## EXERCISE DETAILS
From the first entry to the last, copy each one exactly.

Records from a data collection

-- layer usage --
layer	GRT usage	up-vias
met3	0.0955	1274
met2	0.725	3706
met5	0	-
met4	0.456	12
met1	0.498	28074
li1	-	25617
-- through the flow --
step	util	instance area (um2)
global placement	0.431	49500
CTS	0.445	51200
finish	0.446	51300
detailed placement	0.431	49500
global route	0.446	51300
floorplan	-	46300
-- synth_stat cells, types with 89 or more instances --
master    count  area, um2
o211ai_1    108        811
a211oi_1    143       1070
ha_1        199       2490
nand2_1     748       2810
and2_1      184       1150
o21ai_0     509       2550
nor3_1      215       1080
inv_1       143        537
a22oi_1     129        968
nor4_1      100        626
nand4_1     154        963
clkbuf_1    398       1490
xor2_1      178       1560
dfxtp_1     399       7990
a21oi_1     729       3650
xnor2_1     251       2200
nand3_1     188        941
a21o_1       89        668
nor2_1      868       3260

## EXERCISE RESULT
-- layer usage --
layer	GRT usage	up-vias
met3	0.0955	1274
met2	0.725	3706
met5	0	-
met4	0.456	12
met1	0.498	28074
li1	-	25617
-- through the flow --
step	util	instance area (um2)
global placement	0.431	49500
CTS	0.445	51200
finish	0.446	51300
detailed placement	0.431	49500
global route	0.446	51300
floorplan	-	46300
-- synth_stat cells, types with 89 or more instances --
master    count  area, um2
o211ai_1    108        811
a211oi_1    143       1070
ha_1        199       2490
nand2_1     748       2810
and2_1      184       1150
o21ai_0     509       2550
nor3_1      215       1080
inv_1       143        537
a22oi_1     129        968
nor4_1      100        626
nand4_1     154        963
clkbuf_1    398       1490
xor2_1      178       1560
dfxtp_1     399       7990
a21oi_1     729       3650
xnor2_1     251       2200
nand3_1     188        941
a21o_1       89        668
nor2_1      868       3260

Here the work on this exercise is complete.